While the theory of democratic equality is attractive for its mix of idealism and realism, in what seem intuitively to be the right places, it also promises to offer plausible answers to questions about emerging technologies and new social developments. For example, would differential access to genetic enhancement be socially acceptable? Yes, the theory should say, as long as this is not likely to result in oppressive relationships or the kind of inequality among citizens that the theory rejects. (Unfortunately, whether that will happen is a further question, a difficult empirical one, but no political theory ever comes with ready-made, all-things-considered recommendations for every situation to which it might be applied.) Is it morally required for the state to make genetic enhancement available to everyone? Not necessarily - but yes if the point is being reached where this is a practical requirement for participation as an equal citizen (in the general sense described above) in a democratic society.

Implications
An approach based on democratic equality is, I think, compatible with theories that emphasise the need for social cohesion or preservation of the social contract. All these related ways of looking at the issue stress that, on some futuristic scenarios, relations within a society may become strained, or oppressive, or may even begin to break down.

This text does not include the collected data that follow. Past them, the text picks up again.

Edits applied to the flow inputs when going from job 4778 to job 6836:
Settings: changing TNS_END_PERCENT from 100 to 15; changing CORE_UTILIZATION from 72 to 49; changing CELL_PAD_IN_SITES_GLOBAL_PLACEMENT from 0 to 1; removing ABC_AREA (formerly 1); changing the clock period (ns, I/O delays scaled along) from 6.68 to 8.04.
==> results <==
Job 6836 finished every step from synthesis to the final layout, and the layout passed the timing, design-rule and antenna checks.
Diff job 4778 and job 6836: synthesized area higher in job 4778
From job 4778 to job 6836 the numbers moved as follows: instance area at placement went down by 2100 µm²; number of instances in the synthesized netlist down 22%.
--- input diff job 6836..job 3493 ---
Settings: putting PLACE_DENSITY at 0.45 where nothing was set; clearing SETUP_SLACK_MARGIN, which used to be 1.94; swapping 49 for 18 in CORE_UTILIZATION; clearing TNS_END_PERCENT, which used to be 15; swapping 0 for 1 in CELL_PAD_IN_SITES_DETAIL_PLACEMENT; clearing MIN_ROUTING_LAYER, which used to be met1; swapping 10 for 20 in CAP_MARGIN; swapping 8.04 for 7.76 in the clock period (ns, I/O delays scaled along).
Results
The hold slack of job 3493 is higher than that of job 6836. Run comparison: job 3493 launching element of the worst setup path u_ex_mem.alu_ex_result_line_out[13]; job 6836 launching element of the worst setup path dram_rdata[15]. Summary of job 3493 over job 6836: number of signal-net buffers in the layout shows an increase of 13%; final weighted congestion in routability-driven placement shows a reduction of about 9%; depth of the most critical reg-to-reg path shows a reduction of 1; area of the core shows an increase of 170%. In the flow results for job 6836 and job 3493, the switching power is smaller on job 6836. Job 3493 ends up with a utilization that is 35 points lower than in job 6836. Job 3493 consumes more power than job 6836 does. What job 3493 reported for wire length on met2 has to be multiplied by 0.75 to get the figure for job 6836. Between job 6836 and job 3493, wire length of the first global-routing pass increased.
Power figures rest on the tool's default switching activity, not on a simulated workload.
Design top, start of the top module:
module top(input clk, por, reset, start_stop, mode, edit_shift, inc, output reg buzzer, output [0:6] seg,output [3:0] digit,output reg [4:0] mode_value);
==> flow/config.mk <==
export PLATFORM = sky130hd
export DESIGN_NAME = top
export DESIGN_NICKNAME = top
export VERILOG_FILES = /design/flow/design.v
export SDC_FILE = /design/flow/constraint.sdc
export NUM_CORES = 4
export LEC_CHECK = 0
export ABC_AREA = 1
export CAP_MARGIN = 20
export CORE_MARGIN = 2
export CORE_UTILIZATION = 72
export CTS_CLUSTER_DIAMETER = 29
export CTS_CLUSTER_SIZE = 80
export HOLD_SLACK_MARGIN = -0.09
export MAX_ROUTING_LAYER = met4
export PLACE_DENSITY_LB_ADDON = 0.2
export SETUP_SLACK_MARGIN = 1.09
export SLEW_MARGIN = 40
==> flow/constraint.sdc <==
create_clock -name core_clock -period 4.24 [get_ports {clk}]
set_input_delay 0.8480 -clock core_clock [delete_from_list [all_inputs] [get_ports {clk}]]
set_output_delay 0.8480 -clock core_clock [all_outputs]
set_load 0.01 [all_outputs]
run.sh (not shown) runs the stock make flow with config.mk's settings and CLKGATE_MAP_FILE=.
The baseline aborted during 5_1_grt on ODB-0269.
Rerun with:
ABC_AREA = default   (was 1)
CORE_UTILIZATION = 65   (was 72)
CTS_CLUSTER_DIAMETER = default   (was 29)
CTS_CLUSTER_SIZE = default   (was 80)
HOLD_SLACK_MARGIN = default   (was -0.09)
MAX_ROUTING_LAYER = default   (was met4)
PLACE_DENSITY_LB_ADDON = default   (was 0.2)
SETUP_SLACK_MARGIN = default   (was 1.09)
SLEW_MARGIN = 20   (was 40)
clock period = 4.25 ns   (was 4.24 ns; I/O delays follow)
After rerunning:
- With this change the flow completed with no timing, DRC or antenna violations
- die size climbs by a few percent
- area after synthesis drops by a few percent
- synthesized cell count came out lower by about a fifth
Rerun with:
ABC_AREA = 1   (was default)
CORE_UTILIZATION = 72   (was 65)
CTS_CLUSTER_DIAMETER = 29   (was default)
PLACE_DENSITY_LB_ADDON = 0.2   (was default)
SETUP_SLACK_MARGIN = 1.09   (was default)
clock period = 4.86 ns   (was 4.25 ns; I/O delays follow)
Worst setup slack improves by 1.1 ns.
Routed wire length rises by 31%.
Total power grows by 28%.
Rerun with:
CAP_MARGIN = 10   (was 20)
CTS_CLUSTER_DIAMETER = 259   (was 29)
PLACE_DENSITY_LB_ADDON = default   (was 0.2)
SETUP_SLACK_MARGIN = 0.61   (was 1.09)
clock period = 5.06 ns   (was 4.86 ns; I/O delays follow)
The new run completed without violations.
Register-to-register slack gets better by 0.26 ns.
Hold slack loses 0.015 ns.
Via count falls by 9.9%.
Design area went down by 6.3%.
Wire length is lower by 15%.
Utilization drops by 5.3 points.
Synthesized area stays the same.
Synthesized cell count stays the same.
Power decreases by 26%.
Rerun with:
ABC_AREA = default   (was 1)
CAP_MARGIN = 20   (was 10)
CORE_UTILIZATION = 40   (was 72)
CTS_CLUSTER_DIAMETER = default   (was 259)
SETUP_SLACK_MARGIN = default   (was 0.61)
After rerunning: The changed run ran to the end with no violations; total power shrinks by 12%; routed wire length shrinks by 7.8%; global-route usage shrinks by 19 points; cell area shrinks by 3.9%; sequential power shrinks by about 4%; count of clock-buffer cells in the layout shrinks by 6; combinational power shrinks by 57%; fmax shrinks by 10%.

Whether differential access to a new technology, such as genetic enhancement, is likely to cause any of these undesirable social effects requires empirical investigation and a great deal of practical thinking in the absence of clear data. Meanwhile, there is no need for us to rely upon any unrealistic and unjustified theory that requires us to eliminate luck, prohibit all wealth differentials, or rectify cosmic injustice. Such theories outrun the concerns that underlie real-world campaigns for equal rights; the proponents of these theories miss the point of social equality.

1 comment:

Russell Blackford said...

I don't think it's so simple, though. E.g. there are still plenty of people who can't afford PCs. What if not being able to afford a PC made you not only less fortunate than most, and put you to a fair bit of disadvantage and inconvenience, but actually a different kind of person from those who can afford one? What if you ended up with inferior health, intelligence, and life expectancy? Wouldn't that put you in a minority group who would potentially be subordinated by the rest? Once we start talking about technologies that are not merely tools but actually go inward, and change our capacities and characters, the social stakes are much higher.

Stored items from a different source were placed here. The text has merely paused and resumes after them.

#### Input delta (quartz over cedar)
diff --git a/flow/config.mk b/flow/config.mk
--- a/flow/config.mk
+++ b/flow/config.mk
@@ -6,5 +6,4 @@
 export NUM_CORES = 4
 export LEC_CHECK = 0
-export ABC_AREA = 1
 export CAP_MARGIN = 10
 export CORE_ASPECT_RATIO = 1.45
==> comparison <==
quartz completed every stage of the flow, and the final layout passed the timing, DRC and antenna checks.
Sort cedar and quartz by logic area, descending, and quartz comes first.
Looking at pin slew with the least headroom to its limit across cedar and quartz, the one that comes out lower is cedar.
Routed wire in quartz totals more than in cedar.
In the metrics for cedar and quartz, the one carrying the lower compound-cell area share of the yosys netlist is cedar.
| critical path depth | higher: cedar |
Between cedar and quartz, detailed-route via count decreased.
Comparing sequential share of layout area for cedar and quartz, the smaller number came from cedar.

I'm no bioluddite, as I guess goes without saying by now, but I do worry about this. Of course, it depends on a lot of imponderables -what will actually be possible in practice? in what timeframe? at what expense? in what social and political climate? I'd rather avoid trying to prohibit or suppress beneficial technologies, but I'm not confident that the problem will solve itself easily, with the attractive uses of the technology all turning out to be cheap.

The state may be willing to promote certain technologies that are designed to extend healthy life (which could indeed be economically efficient if the numbers came out right), but a lot of other things may not have the same pay-off, and governments have not been inclined to act rationally so far in this area.

That said, I think that the criminal statutes passed in many jurisdictions to date are massive overkill, and perhaps the most useful thing I can do is continue to make the point that these technologies are not somehow morally reprehensible (for violating the natural order, or whatever) but potentially beneficial products of human ingenuity. All the same, I don't think we will move to embrace them without a fair bit of strife along the way.